Agenda for Studio 2

  • Week 1-3: Data Extraction and Basics

Week 1: Introduction to SQL - Basic commands (SELECT, INSERT, UPDATE, DELETE).

Week 2: Advanced SQL: Joins, subqueries. Pandas in Python: Introduction, Data manipulation.

Week 3:Pandas: Filtering, aggregation. Introduction to Web Scraping with Scrapy.

  • Week 4-6: Data Cleaning and Preprocessing

Week 4: Handling Missing Data: Techniques like imputation, deletion. Data Transformation: Introduction to Normalization, scaling.

Week 5: Regular Expressions (Regex) for Data Cleaning. Continued Data Transformation Techniques.

Week 6: Data Cleaning with NumPy and Pandas: Practical examples. Sample notebooks on Regex and data cleaning.

  • Week 7-9: Data Modeling: Supervised Learning

Week 7: Linear Regression - Basics and assumptions.

Week 8: Classification Techniques: Logistic regression, decision trees. Regularization: Lasso and Ridge regression.

Week 9: Tree-Based Models: Decision trees, Random Forests.

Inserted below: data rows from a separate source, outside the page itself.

===== config.mk =====
export PLATFORM = sky130hd
export DESIGN_NAME = nearest_k_list_with_pixel_budget_flat
export DESIGN_NICKNAME = d
export VERILOG_FILES = /design/src/rtl/core/nkl_pkg.sv /design/src/rtl/core/nkl_if.sv /design/src/rtl/core/nearest_k_list_with_pixel_budget.sv /design/src/rtl/core/nkl_ram.sv /design/src/rtl/core/nkl_cost.sv /design/src/flat_wrapper.sv
export SDC_FILE = /design/constraint.sdc
export NUM_CORES = 2
export LEC_CHECK = 0
export BUFFER_PORTS_ARGS = -buffer_cell sky130_fd_sc_hd__buf_4
export CORE_AREA = 2 2 380 382
export CTS_BUF_LIST = sky130_fd_sc_hd__clkbuf_2 sky130_fd_sc_hd__clkbuf_4 sky130_fd_sc_hd__clkbuf_8
export CTS_CLUSTER_DIAMETER = 30
export CTS_CLUSTER_SIZE = 20
export DETAILED_ROUTE_END_ITERATION = 8
export DIE_AREA = 0 0 382 384
export GPL_TIMING_DRIVEN = 1
export PLACE_DENSITY = 0.72
export REMOVE_ABC_BUFFERS = 1
export SLEW_MARGIN = 25
export SYNTH_ARGS = -nofsm -noshare
export SYNTH_HDL_FRONTEND = slang
export SYNTH_HIERARCHICAL = 1
export SYNTH_SLANG_ARGS = --single-unit

===== constraint.sdc =====
create_clock -name clk -period 13.5 [get_ports clk]
set_input_delay 2.7 -clock clk [delete_from_list [all_inputs] [get_ports clk]]
set_output_delay 2.7 -clock clk [all_outputs]
set_load 0.1 [all_outputs]
--- src/rtl/core/cicm_pkg.sv ---
// Shared types, opcode and truth codes, and the mask helper for the CIDR compare/mask unit.
// No dependencies; imported by every module under rtl/core.
package cicm_pkg;

   // Opcodes
   localparam logic [4:0] CMD_EQ       = 5'd0;
   localparam logic [4:0] CMD_NEQ      = 5'd1;
   localparam logic [4:0] CMD_LT       = 5'd2;
   localparam logic [4:0] CMD_GT       = 5'd3;
   localparam logic [4:0] CMD_LE       = 5'd4;
   localparam logic [4:0] CMD_GE       = 5'd5;
   localparam logic [4:0] CMD_CW       = 5'd6;
   localparam logic [4:0] CMD_CWE      = 5'd7;
   localparam logic [4:0] CMD_CS       = 5'd8;
   localparam logic [4:0] CMD_CSE      = 5'd9;
   localparam logic [4:0] CMD_ISNIL    = 5'd10;
   localparam logic [4:0] CMD_BCAST    = 5'd11;
   localparam logic [4:0] CMD_NETMASK  = 5'd12;
   localparam logic [4:0] CMD_HOSTMASK = 5'd13;
   localparam logic [4:0] CMD_NETWORK  = 5'd14;
   localparam logic [4:0] CMD_MASKLEN  = 5'd15;
   localparam logic [4:0] CMD_SETMASK  = 5'd16;

   // Three-valued comparison answer
   localparam logic [1:0] TRUTH_FALSE = 2'd0;
   localparam logic [1:0] TRUTH_TRUE  = 2'd1;
   localparam logic [1:0] TRUTH_NIL   = 2'd2;

   localparam logic [5:0] FULL_PREFIX = 6'd32;

   // Stage 1 -> stage 2: operands plus masks and the wide address compares
   typedef struct packed {
      logic [4:0]  cmd;
      logic [31:0] a_addr;
      logic [31:0] b_addr;
      logic [5:0]  a_prefix;
      logic [5:0]  b_prefix;
      logic        a_nil;
      logic        b_nil;
      logic [31:0] mask_a;
      logic [31:0] mask_b;
      logic        addr_eq;
      logic        addr_lt;
      logic        np_bad;
      logic [5:0]  np_val;
   } s1_type;

   // Stage 2 -> stage 3: relation flags and candidate function results
   typedef struct packed {
      logic [4:0]  cmd;
      logic        a_nil;
      logic        any_nil;
      logic        eq;
      logic        lt;
      logic        gt;
      logic        cw;
      logic        cs;
      logic [31:0] a_addr;
      logic [5:0]  a_prefix;
      logic [31:0] mask_a;
      logic [31:0] bcast_addr;
      logic [31:0] net_addr;
      logic        np_bad;
      logic [5:0]  np_val;
   } s2_type;

   // Network mask for a prefix length; lengths above 32 saturate
   function automatic logic [31:0] net_mask(input logic [5:0] prefix);
      logic [5:0] shift;
      shift = FULL_PREFIX - prefix;
      if (prefix == 6'd0) begin
         return 32'h0000_0000;
      end else if (prefix >= FULL_PREFIX) begin
         return 32'hFFFF_FFFF;
      end
      return 32'hFFFF_FFFF << shift;
   endfunction

endpackage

Brief comparison of XGBoost and LGBM.

  • Week 10-11: Model Explainability

Week 10: Complex Models vs. Interpretability. Introduction to SHAP Values.

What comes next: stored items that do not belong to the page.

`config.mk`:
```
export PLATFORM = sky130hd
export DESIGN_NAME = tick_rate_sync_adjuster_top
export DESIGN_NICKNAME = d
export VERILOG_FILES = /design/src/design/trsa_pkg.sv /design/src/design/trsa_mul.sv /design/src/design/trsa_div.sv /design/src/design/tick_rate_sync_adjuster_top.sv
export SDC_FILE = /design/constraint.sdc
export NUM_CORES = 1
export LEC_CHECK = 0
export BUFFER_PORTS_ARGS = -buffer_cell sky130_fd_sc_hd__buf_2
export CORE_AREA = 5 5 336 255
export DETAILED_ROUTE_END_ITERATION = 10
export DIE_AREA = 0 0 341 260
export GPL_TIMING_DRIVEN = 1
export PLACE_DENSITY = 0.65
export REMOVE_ABC_BUFFERS = 1
export SLEW_MARGIN = 20
export SYNTH_ARGS = -nofsm -noshare
export SYNTH_HDL_FRONTEND = slang
export SYNTH_SLANG_ARGS = --single-unit
```
`constraint.sdc`:
```
create_clock -name clk_i -period 9.35 [get_ports clk_i]
set_input_delay 0.935 -clock clk_i [delete_from_list [all_inputs] [get_ports clk_i]]
set_output_delay 0.935 -clock clk_i [all_outputs]
set_load 0.1 [all_outputs]
```
`src/design/trsa_pkg.sv`:
```
// ----------------------------------------------------------------------------
// trsa_pkg
// Shared types and constants of the tick rate sync adjuster.
// ----------------------------------------------------------------------------
package trsa_pkg;

  localparam int unsigned WORD_W      = 32;
  localparam int unsigned MUL_DIGIT_W = 2;
  localparam int unsigned MUL_STEPS   = WORD_W / MUL_DIGIT_W;
  localparam int unsigned DIV_STEPS   = WORD_W;

  localparam logic [WORD_W-1:0] PERIOD_FLOOR   = 32'd25;
  localparam logic [WORD_W-1:0] PERIOD_DEFAULT = 32'd50;
  localparam logic [WORD_W-1:0] PERIOD_SLOW    = 32'd100;

  typedef enum logic [1:0] {
    FUNC_TICK       = 2'd0,
    FUNC_SYNC       = 2'd1,
    FUNC_READ_CLEAR = 2'd2,
    FUNC_SET_PERIOD = 2'd3
  } func_e;

  typedef struct packed {
    logic [1:0]        func;
    logic [WORD_W-1:0] value;
  } in_t;

  typedef struct packed {
    logic [WORD_W-1:0] beat_count;
    logic [WORD_W-1:0] period_ms;
    logic [WORD_W-1:0] refresh_count;
    logic              synced;
  } out_t;

endpackage

```
`src/design/trsa_mul.sv`:
```
// ----------------------------------------------------------------------------
// trsa_mul
// Serial radix-4 shift-add multiplier, low word of the product only.
// ----------------------------------------------------------------------------
module trsa_mul (
  input  logic                          clk_i,
  input  logic                          rst_ni,
  input  logic                          start_i,
  input  logic [trsa_pkg::WORD_W-1:0]   mcand_i,
  input  logic [trsa_pkg::WORD_W-1:0]   mplier_i,
  output logic                          done_o,
  output logic [trsa_pkg::WORD_W-1:0]   product_o
);
  import trsa_pkg::*;

  localparam int unsigned CNT_W = $clog2(MUL_STEPS);
  localparam logic [CNT_W-1:0] CNT_LAST = CNT_W'(MUL_STEPS - 1);

  logic [WORD_W-1:0] m1_q, m3_q, mplier_q, acc_q;
  logic [WORD_W-1:0] pp;
  logic [CNT_W-1:0]  cnt_q;
  logic              run_q, done_q;

  // partial product for the current two-bit digit
  always_comb begin
    case (mplier_q[MUL_DIGIT_W-1:0])
      2'd0:    pp = '0;
      2'd1:    pp = m1_q;
      2'd2:    pp = {m1_q[WORD_W-2:0], 1'b0};
      default: pp = m3_q;
    endcase
  end

  always_ff @(posedge clk_i or negedge rst_ni) begin
    if (!rst_ni) begin
      run_q  <= 1'b0;
      done_q <= 1'b0;
      cnt_q  <= '0;
    end else begin
      done_q <= 1'b0;
      if (start_i) begin
        run_q <= 1'b1;
        cnt_q <= '0;
      end else if (run_q) begin
        cnt_q <= cnt_q + 1'b1;
        if (cnt_q == CNT_LAST) begin
          run_q  <= 1'b0;
          done_q <= 1'b1;
        end
      end
    end
  end

  always_ff @(posedge clk_i) begin
    if (start_i) begin
      m1_q     <= mcand_i;
      m3_q     <= mcand_i + {mcand_i[WORD_W-2:0], 1'b0};
      mplier_q <= mplier_i;
      acc_q    <= '0;
    end else if (run_q) begin
      acc_q    <= acc_q + pp;
      m1_q     <= m1_q << MUL_DIGIT_W;
      m3_q     <= m3_q << MUL_DIGIT_W;
      mplier_q <= mplier_q >> MUL_DIGIT_W;
    end
  end

  assign done_o    = done_q;
  assign product_o = acc_q;

endmodule

```
`src/design/trsa_div.sv`:
```
// ----------------------------------------------------------------------------
// trsa_div
// Serial restoring divider, one quotient bit per cycle.
// ----------------------------------------------------------------------------
module trsa_div (
  input  logic                          clk_i,
  input  logic                          rst_ni,
  input  logic                          start_i,
  input  logic [trsa_pkg::WORD_W-1:0]   dividend_i,
  input  logic [trsa_pkg::WORD_W-1:0]   divisor_i,
  output logic                          done_o,
  output logic [trsa_pkg::WORD_W-1:0]   quotient_o
);
  import trsa_pkg::*;

  localparam int unsigned CNT_W = $clog2(DIV_STEPS);
  localparam logic [CNT_W-1:0] CNT_LAST = CNT_W'(DIV_STEPS - 1);

  logic [WORD_W-1:0] rem_q, quo_q, dvsr_q;
  logic [WORD_W:0]   shifted, trial;
  logic [CNT_W-1:0]  cnt_q;
  logic              run_q, done_q;

  assign shifted = {rem_q, quo_q[WORD_W-1]};
  assign trial   = shifted - {1'b0, dvsr_q};

  always_ff @(posedge clk_i or negedge rst_ni) begin
    if (!rst_ni) begin
      run_q  <= 1'b0;
      done_q <= 1'b0;
      cnt_q  <= '0;
    end else begin
      done_q <= 1'b0;
      if (start_i) begin
        run_q <= 1'b1;
        cnt_q <= '0;
      end else if (run_q) begin
        cnt_q <= cnt_q + 1'b1;
        if (cnt_q == CNT_LAST) begin
          run_q  <= 1'b0;
          done_q <= 1'b1;
        end
      end
    end
  end

  always_ff @(posedge clk_i) begin
    if (start_i) begin
      rem_q  <= '0;
      quo_q  <= dividend_i;
      dvsr_q <= divisor_i;
    end else if (run_q) begin
      // keep the trial remainder only when it did not go negative
      if (!trial[WORD_W]) begin
        rem_q <= trial[WORD_W-1:0];
        quo_q <= {quo_q[WORD_W-2:0], 1'b1};
      end else begin
        rem_q <= shifted[WORD_W-1:0];
        quo_q <= {quo_q[WORD_W-2:0], 1'b0};
      end
    end
  end

  assign done_o     = done_q;
  assign quotient_o = quo_q;

endmodule

```
`src/design/tick_rate_sync_adjuster_top.sv`:
```
// ----------------------------------------------------------------------------
// tick_rate_sync_adjuster_top
// Local tick counter whose period is retuned to follow a remote tick count.
// ----------------------------------------------------------------------------
// One item is worked on at a time. Tick, read-and-clear, set-period and the
// syncs that need no division pass from execution straight to emit. A sync
// that retunes the period runs the radix-4 multiplier and then the restoring
// divider; a wrapped zero product skips the divider. A finished result waits
// in the output register while the next item is taken.
module tick_rate_sync_adjuster_top (
  input  logic              clk_i,
  input  logic              rst_ni,
  input  logic              in_valid_i,
  output logic              in_stall_o,
  input  trsa_pkg::in_t     in_data_i,
  output logic              out_valid_o,
  input  logic              out_stall_i,
  output trsa_pkg::out_t    out_data_o
);
  import trsa_pkg::*;

  typedef enum logic [2:0] {
    ST_IDLE,
    ST_EXEC,
    ST_MUL,
    ST_DIV,
    ST_EMIT
  } state_e;

  state_e            state_q, state_d;
  logic [1:0]        func_q, func_d;
  logic [WORD_W-1:0] value_q, value_d;
  logic              synced_q, synced_d;
  logic [WORD_W-1:0] local_q, local_d;
  logic [WORD_W-1:0] beats_last_q, beats_last_d;
  logic [WORD_W-1:0] remote_last_q, remote_last_d;
  logic [WORD_W-1:0] period_q, period_d;
  logic [WORD_W-1:0] refresh_q, refresh_d;
  logic [WORD_W-1:0] shown_q, shown_d;
  logic [WORD_W-1:0] needed_q, needed_d;
  logic              out_valid_q, out_valid_d;
  out_t              out_q, out_d;

  logic [WORD_W-1:0] predicted;
  logic              mul_start, mul_done, div_start, div_done;
  logic [WORD_W-1:0] product, quotient;
  logic              in_xfer;

  assign in_stall_o = (state_q != ST_IDLE);
  assign in_xfer    = in_valid_i && !in_stall_o;
  assign predicted  = (value_q - remote_last_q) + value_q;

  trsa_mul u_mul (
    .clk_i     (clk_i),
    .rst_ni    (rst_ni),
    .start_i   (mul_start),
    .mcand_i   (period_q),
    .mplier_i  (local_q - beats_last_q),
    .done_o    (mul_done),
    .product_o (product)
  );

  trsa_div u_div (
    .clk_i      (clk_i),
    .rst_ni     (rst_ni),
    .start_i    (div_start),
    .dividend_i (product),
    .divisor_i  (needed_q),
    .done_o     (div_done),
    .quotient_o (quotient)
  );

  always_comb begin
    state_d       = state_q;
    func_d        = func_q;
    value_d       = value_q;
    synced_d      = synced_q;
    local_d       = local_q;
    beats_last_d  = beats_last_q;
    remote_last_d = remote_last_q;
    period_d      = period_q;
    refresh_d     = refresh_q;
    shown_d       = shown_q;
    needed_d      = needed_q;
    out_d         = out_q;
    out_valid_d   = out_valid_q && out_stall_i;
    mul_start     = 1'b0;
    div_start     = 1'b0;

    case (state_q)
      ST_IDLE: begin
        if (in_xfer) begin
          func_d  = in_data_i.func;
          value_d = in_data_i.value;
          state_d = ST_EXEC;
        end
      end
      ST_EXEC: begin
        state_d = ST_EMIT;
        shown_d = refresh_q;
        case (func_e'(func_q))
          FUNC_TICK: begin
            refresh_d = refresh_q + 1'b1;
            local_d   = local_q + 1'b1;
            shown_d   = refresh_q + 1'b1;
          end
          FUNC_SYNC: begin
            if (!synced_q) begin
              // first sync loads the local, last-beat and last-remote counts and the default period
              synced_d      = 1'b1;
              local_d       = value_q;
              beats_last_d  = value_q;
              remote_last_d = value_q;
              period_d      = PERIOD_DEFAULT;
            end else if (predicted > local_q) begin
              needed_d  = predicted - local_q;
              mul_start = 1'b1;
              state_d   = ST_MUL;
            end else if (predicted < local_q) begin
              beats_last_d  = local_q;
              remote_last_d = value_q;
              period_d      = PERIOD_SLOW;
            end
          end
          FUNC_READ_CLEAR: begin
            refresh_d = '0;
          end
          FUNC_SET_PERIOD: begin
            period_d = value_q;
          end
          default: begin
            state_d = ST_EMIT;
          end
        endcase
      end
      ST_MUL: begin
        if (mul_done) begin
          if (product == '0) begin
            period_d      = PERIOD_DEFAULT;
            beats_last_d  = local_q;
            remote_last_d = value_q;
            state_d       = ST_EMIT;
          end else begin
            div_start = 1'b1;
            state_d   = ST_DIV;
          end
        end
      end
      ST_DIV: begin
        if (div_done) begin
          period_d      = (quotient < PERIOD_FLOOR) ? PERIOD_FLOOR : quotient;
          beats_last_d  = local_q;
          remote_last_d = value_q;
          state_d       = ST_EMIT;
        end
      end
      ST_EMIT: begin
        // hold until the output register is free
        if (!out_valid_q || !out_stall_i) begin
          out_d.beat_count    = local_q;
          out_d.period_ms     = period_q;
          out_d.refresh_count = shown_q;
          out_d.synced        = synced_q;
          out_valid_d         = 1'b1;
          state_d             = ST_IDLE;
        end
      end
      default: begin
        state_d = ST_IDLE;
      end
    endcase
  end

  always_ff @(posedge clk_i or negedge rst_ni) begin
    if (!rst_ni) begin
      state_q       <= ST_IDLE;
      synced_q      <= 1'b0;
      local_q       <= '0;
      beats_last_q  <= '0;
      remote_last_q <= '0;
      period_q      <= PERIOD_DEFAULT;
      refresh_q     <= '0;
      out_valid_q   <= 1'b0;
    end else begin
      state_q       <= state_d;
      synced_q      <= synced_d;
      local_q       <= local_d;
      beats_last_q  <= beats_last_d;
      remote_last_q <= remote_last_d;
      period_q      <= period_d;
      refresh_q     <= refresh_d;
      out_valid_q   <= out_valid_d;
    end
  end

  always_ff @(posedge clk_i) begin
    func_q   <= func_d;
    value_q  <= value_d;
    shown_q  <= shown_d;
    needed_q <= needed_d;
    out_q    <= out_d;
  end

  assign out_valid_o = out_valid_q;
  assign out_data_o  = out_q;

  a_mul_done_in_mul: assert property (@(posedge clk_i) disable iff (!rst_ni)
    mul_done |-> state_q == ST_MUL)
    else $error("multiplier finished outside the multiply step");

  a_div_done_in_div: assert property (@(posedge clk_i) disable iff (!rst_ni)
    div_done |-> state_q == ST_DIV)
    else $error("divider finished outside the divide step");

  a_synced_sticks: assert property (@(posedge clk_i) disable iff (!rst_ni)
    !$fell(synced_q))
    else $error("synced flag dropped without reset");

  a_xfer_to_exec: assert property (@(posedge clk_i) disable iff (!rst_ni)
    in_xfer |=> state_q == ST_EXEC)
    else $error("accepted transfer not taken to execution");

  a_div_needs_product: assert property (@(posedge clk_i) disable iff (!rst_ni)
    div_start |-> product != '0 && needed_q != '0)
    else $error("divide started with a zero operand");

endmodule
```
==> flow_summary.toml <==
[critical_path]
start_kind = "register"
endpoint_kind = "register"
criticalPathCategory = "reg2reg"
r2r_slack_ns = 1.71
required_ns = 9.74
critPathMaxFanout = 95
worstPathArrival_ns = 8.04

[floorplanning]
io-pin-count = 137
core_area_sq_um = 81860
start_util_pct = 41.68
rows = 91
fp.dieH_microns = 260
die_w_microns = 341
dieArea_sq_um = 88660

[timing]
fin_skew_ns = 0.02451
rsz0062_at_grt = "false"
period_needed_ns = 7.644
finalCritPeriodShare_pct = 81.75
hold_viol_final = 0
finalSetupViolCount = 0
slew_headroom_pct = 32.37
slew_violations = 0
setup_slack_ns = 1.706
hold_slack_ns = 0.4119
fmax_ghz = 0.1308
tightest_slew_ns = 0.9889

[clocking]
cts_setup_buffers = 0
ctsHoldBuffers = 0
clk_latency_ns = 0.64
cts_buffers = 60
clk_path_buf_depth = 3
ctsRootBufferMaster = "clkbuf_16"
cts_resized = 0
clkTransAtPathRegs_ns = 0.07
tritoncts = "yes"
htree_levels = 2
cts_sinks = 596

[route]
routedWlPerCell_microns = 18.95
num_vias = 26110
avgViaCountPerCell = 5.603
antenna_left = 0
drc_errors = 0
drt-initial-drc-count = 2541
first_pass_iters = 5
wirelength_microns = 88310

[grt]
grt_antenna_before_repair = 2
grt-ovfl-total = 0
grt_use_total_pct = 19.32
grt_max_degree = 105
first_global_vias = 23930
grt_pass1_wl_microns = 138300

[logic_synthesis]
synth_top_flop_cell = "edfxtp_1"
yosysUniqueCellTypes = 89
synth_compound_area_share_pct = 17.29
synth_xor_area_share_pct = 5.082
synth-adder-area-share_pct = 7.356
synth_enable_flop_cells = 354
syn_inst = 3459
synth-seq-area-share_pct = 47.97
synth-simple-area-share_pct = 13.51
synth.avg_cell_area_sq_um = 9.865
synth_top_family_by_area = "compound AO/OA/AOI/OAI gates"
synth_area_sq_um = 34120
ys_ff_latch = 596
async_flop_share_pct = 29.87
muxShareOfSynthArea_pct = 4.756
yosys_warnings = 0

[layout]
final_common_cell = "nand2_1"
area_growth_pct = 11.09
drive_above_1_share_pct = 10.64
nNetsFinal = 3773
stdcell_count = 4660
largest_register_ff_count = 97
final_cell_mix = "462 x nand2_1, 354 x edfxtp_1, 278 x o21ai_0, 262 x a21oi_1, 198 x inv_1"

[placement]
routabilityCongestion = 0.9327
hpwl_microns = 62910
placedCellCount = 4545
portBuffers = 136
post-place-ws_ns = 1.809

[run]
cap_violations = 0

[status]
status = "finished clean"

[hold_path]
hp-class = "reg2reg"
## worst max-delay path: stages (launching register included)
cell and delay, ns:
edfxtp_1 0.47, ha_1 0.36, o21ai_0 0.17, a21oi_1 0.11, o211ai_1 0.30, a31oi_1 0.24
a221oi_2 0.49, nor3b_1 0.14, a31oi_1 0.53, a21oi_1 0.16, xor2_1 0.18, ha_1 0.35
a21o_1 0.21, a21oi_1 0.27, nand2b_1 0.15, nand2b_1 0.05, a21oi_1 0.20, o211a_2 0.31
or3_4 0.79, clkinv_2 0.89, buf_4 0.60, and2_1 0.28
## Yosys cell counts, types with 86 or more instances
library cell / number / area share (%)
a21o_1: 86 / 1.9
a21oi_1: 264 / 3.9
clkbuf_1: 104 / 1.1
dfrtp_1: 175 / 13
edfxtp_1: 354 / 31
ha_1: 191 / 7.0
inv_1: 198 / 2.2
mux2i_1: 89 / 2.6
nand2_1: 462 / 5.1
nor2_1: 191 / 2.1
o21ai_0: 278 / 4.1
xnor2_1: 116 / 3.0
## layout make-up
class | count | area (sq um)
fillers | 7574 | 43960
multi-input cells | 2514 | 16470
flip-flops and latches | 596 | 16370
clock buffers | 88 | 1800
well taps | 1069 | 1338
repair buffers | 165 | 910.9
inverters | 201 | 755.7
clock inverters | 26 | 255.2
diodes | 1 | 2.502
## cells by family (layout without fill, tap and decap cells)
kind of cell,count (synthesis),after routing
multiplexers,154,154
adder cells (fa/ha/maj),197,197
flip-flops,596,596
AO/OA/AOI/OAI,950,950
XOR/XNOR,198,198
AND/OR/NAND/NOR,1015,1015
other,0,1
buffers and inverters,349,480
## final timing paths
path,from,end,cells past startpoint
worst min register to register,shown_q[30],out_data_o[31],0
min in group asynchronous,rst_ni,period_q[0],1
max in group asynchronous,rst_ni,u_mul.run_q,2
worst min-delay path,shown_q[30],out_data_o[31],0
worst max register to register,value_q[1],u_mul.m3_q[1],21
worst max-delay path,value_q[1],u_mul.m3_q[1],21
## stage by stage
| stage | setup TNS [ns] | util [%] | instance area (sq um) |
|---|---|---|---|
| after floorplan | -45.40 | - | 33500 |
| after global placement | 0 | 43.78 | 35840 |
| after global routing | 0 | 46.30 | 37900 |
| after CTS | 0 | 46.29 | 37890 |
| final | 0 | 46.30 | 37910 |
| after detailed placement | 0 | 43.78 | 35840 |
## routing by layer
layer | track usage [%] | wire length (microns) | part of all wire (%)
met4 | 3.674 | 1411 | 1.6
met3 | 4.857 | 7630 | 8.6
met2 | 26.38 | 34670 | 39
met1 | 30.67 | 44590 | 50
met5 | 0 | 0 | 0
Power is not shown: default switching activity piles up to over one toggle a cycle in this logic, so the estimate is an artifact.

Week 11: Feature Importance Techniques. Case Studies on model interpretability.

  • Week 12: Experiment Tracking and Management

Week 12: Introduction to MLflow and its components. Tracking Experiments with MLflow.

  • Week 13-15: Model Deployment

Week 13: Introduction to Docker for data science. Basics of building interactive apps with Streamlit/Gradio.

Week 14: Deployment Best Practices. Version control and CI/CD concepts.

Week 15: Deploying a simple model using Docker. Creating interactive demos with Streamlit/Gradio.